━━━━━ THE INPUT

<file path="src/rtl/sreg_rx_if.sv">
// Bundle of the serial-in link and the parallel-word handshake of sreg_rx.
// The master side drives the strobes and ack/clr_ovr, and the slave side (the
// receiver) drives the assembled word and its status.
interface sreg_rx_if #(
    parameter int WIDTH = 16,
    parameter int CW    = 5
);
    logic             sft;
    logic             sin;
    logic             sync;
    logic             ack;
    logic             clr_ovr;
    logic [WIDTH-1:0] dout;
    logic             dout_valid;
    logic             overrun;
    logic [CW-1:0]    bcnt;

    modport master (
        output sft, sin, sync, ack, clr_ovr,
        input  dout, dout_valid, overrun, bcnt
    );

    modport slave (
        input  sft, sin, sync, ack, clr_ovr,
        output dout, dout_valid, overrun, bcnt
    );
endinterface

</file>
<file path="src/rtl/sreg_rx.sv">
// Serial-in, parallel-out word receiver for the MSB-first left-shift link.
// It collects WIDTH bits on shift strobes and presents each finished word with
// a valid/ack handshake. A word that completes while the previous one is still
// unacknowledged is dropped, and the sticky overrun flag is raised.
//
// Handshake: dout is meaningful while dout_valid=1. The consumer takes the word
// by raising ack on any edge where dout_valid=1, and dout_valid drops on that
// edge unless a new word completes on the same edge. If it does, the new word
// replaces the old one and dout_valid stays high. An ack while dout_valid=0 has
// no effect. dout is never cleared by ack; it only changes when a word is
// delivered or on reset.
module sreg_rx #(
    parameter int WIDTH = 16,
    parameter int CW    = 5
) (
    input  logic       clk,
    input  logic       reset,
    sreg_rx_if.slave   bus
);
    typedef enum logic {
        EMPTY = 1'b0,
        FULL  = 1'b1
    } hs_state_t;

    hs_state_t        state, state_next;
    logic [WIDTH-1:0] sr;
    logic [WIDTH-1:0] sr_shifted;
    logic [WIDTH-1:0] dout_q;
    logic [CW-1:0]    bcnt_q;
    logic             overrun_q;
    logic             wc;
    logic             load;
    logic             drop;

    // Word the shift register would hold after this strobe, and the
    // completion condition. A sync never completes a word.
    assign sr_shifted = {sr[WIDTH-2:0], bus.sin};
    assign wc         = bus.sft && !bus.sync && (bcnt_q == CW'(WIDTH - 1));

    // Shift register and bit counter. A sync restarts the frame, and a sync
    // that arrives with a strobe keeps its bit as the first bit of the new word.
    always_ff @(posedge clk) begin
        if (reset) begin
            sr     <= '0;
            bcnt_q <= '0;
        end else if (bus.sync) begin
            if (bus.sft) begin
                sr     <= {{(WIDTH-1){1'b0}}, bus.sin};
                bcnt_q <= CW'(1);
            end else begin
                sr     <= '0;
                bcnt_q <= '0;
            end
        end else if (bus.sft) begin
            sr     <= sr_shifted;
            bcnt_q <= wc ? '0 : bcnt_q + CW'(1);
        end
    end

    // Handshake state register.
    always_ff @(posedge clk) begin
        if (reset) begin
            state <= EMPTY;
        end else begin
            state <= state_next;
        end
    end

    // Next handshake state, and whether a finished word is delivered or dropped.
    always_comb begin
        state_next = state;
        load       = 1'b0;
        drop       = 1'b0;
        case (state)
            EMPTY: begin
                if (wc) begin
                    load       = 1'b1;
                    state_next = FULL;
                end
            end
            FULL: begin
                if (wc) begin
                    if (bus.ack) begin
                        load = 1'b1;
                    end else begin
                        drop = 1'b1;
                    end
                end else if (bus.ack) begin
                    state_next = EMPTY;
                end
            end
            default: state_next = EMPTY;
        endcase
    end

    // Output word register. It is loaded only with a delivered word.
    always_ff @(posedge clk) begin
        if (reset) begin
            dout_q <= '0;
        end else if (load) begin
            dout_q <= sr_shifted;
        end
    end

    // Sticky overrun flag. A new drop takes priority over clr_ovr.
    always_ff @(posedge clk) begin
        if (reset) begin
            overrun_q <= 1'b0;
        end else if (drop) begin
            overrun_q <= 1'b1;
        end else if (bus.clr_ovr) begin
            overrun_q <= 1'b0;
        end
    end

    assign bus.dout       = dout_q;
    assign bus.dout_valid = (state == FULL);
    assign bus.overrun    = overrun_q;
    assign bus.bcnt       = bcnt_q;
endmodule

</file>
<file path="src/flat_wrapper.sv">
// flat-port wrapper written by rule: the top's interface ports become plain ports
module sreg_rx_flat 
#(
    parameter int WIDTH = 16,
    parameter int CW    = 5
)
  (clk, reset, bus_sft, bus_sin, bus_sync, bus_ack, bus_clr_ovr, bus_dout, bus_dout_valid, bus_overrun, bus_bcnt);
  sreg_rx_if #(.WIDTH(WIDTH), .CW(CW)) bus_i ();
  input  logic clk;
  input  logic reset;
  input wire logic [$bits(bus_i.sft)-1:0] bus_sft;
  input wire logic [$bits(bus_i.sin)-1:0] bus_sin;
  input wire logic [$bits(bus_i.sync)-1:0] bus_sync;
  input wire logic [$bits(bus_i.ack)-1:0] bus_ack;
  input wire logic [$bits(bus_i.clr_ovr)-1:0] bus_clr_ovr;
  output wire logic [$bits(bus_i.dout)-1:0] bus_dout;
  output wire logic [$bits(bus_i.dout_valid)-1:0] bus_dout_valid;
  output wire logic [$bits(bus_i.overrun)-1:0] bus_overrun;
  output wire logic [$bits(bus_i.bcnt)-1:0] bus_bcnt;
  assign bus_i.sft = bus_sft;
  assign bus_i.sin = bus_sin;
  assign bus_i.sync = bus_sync;
  assign bus_i.ack = bus_ack;
  assign bus_i.clr_ovr = bus_clr_ovr;
  assign bus_dout = bus_i.dout;
  assign bus_dout_valid = bus_i.dout_valid;
  assign bus_overrun = bus_i.overrun;
  assign bus_bcnt = bus_i.bcnt;
  sreg_rx #(.WIDTH(WIDTH), .CW(CW)) u_core (.clk(clk), .reset(reset), .bus(bus_i));
endmodule
</file>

━━━━━━━━━━

WORK TASK:
Copy the lines that hold the word "else". Take them from the records above.

EXERCISE SOLUTION:
        end else if (bus.sync) begin
            end else begin
        end else if (bus.sft) begin
        end else begin
                    end else begin
                end else if (bus.ack) begin
        end else if (load) begin
        end else if (drop) begin
        end else if (bus.clr_ovr) begin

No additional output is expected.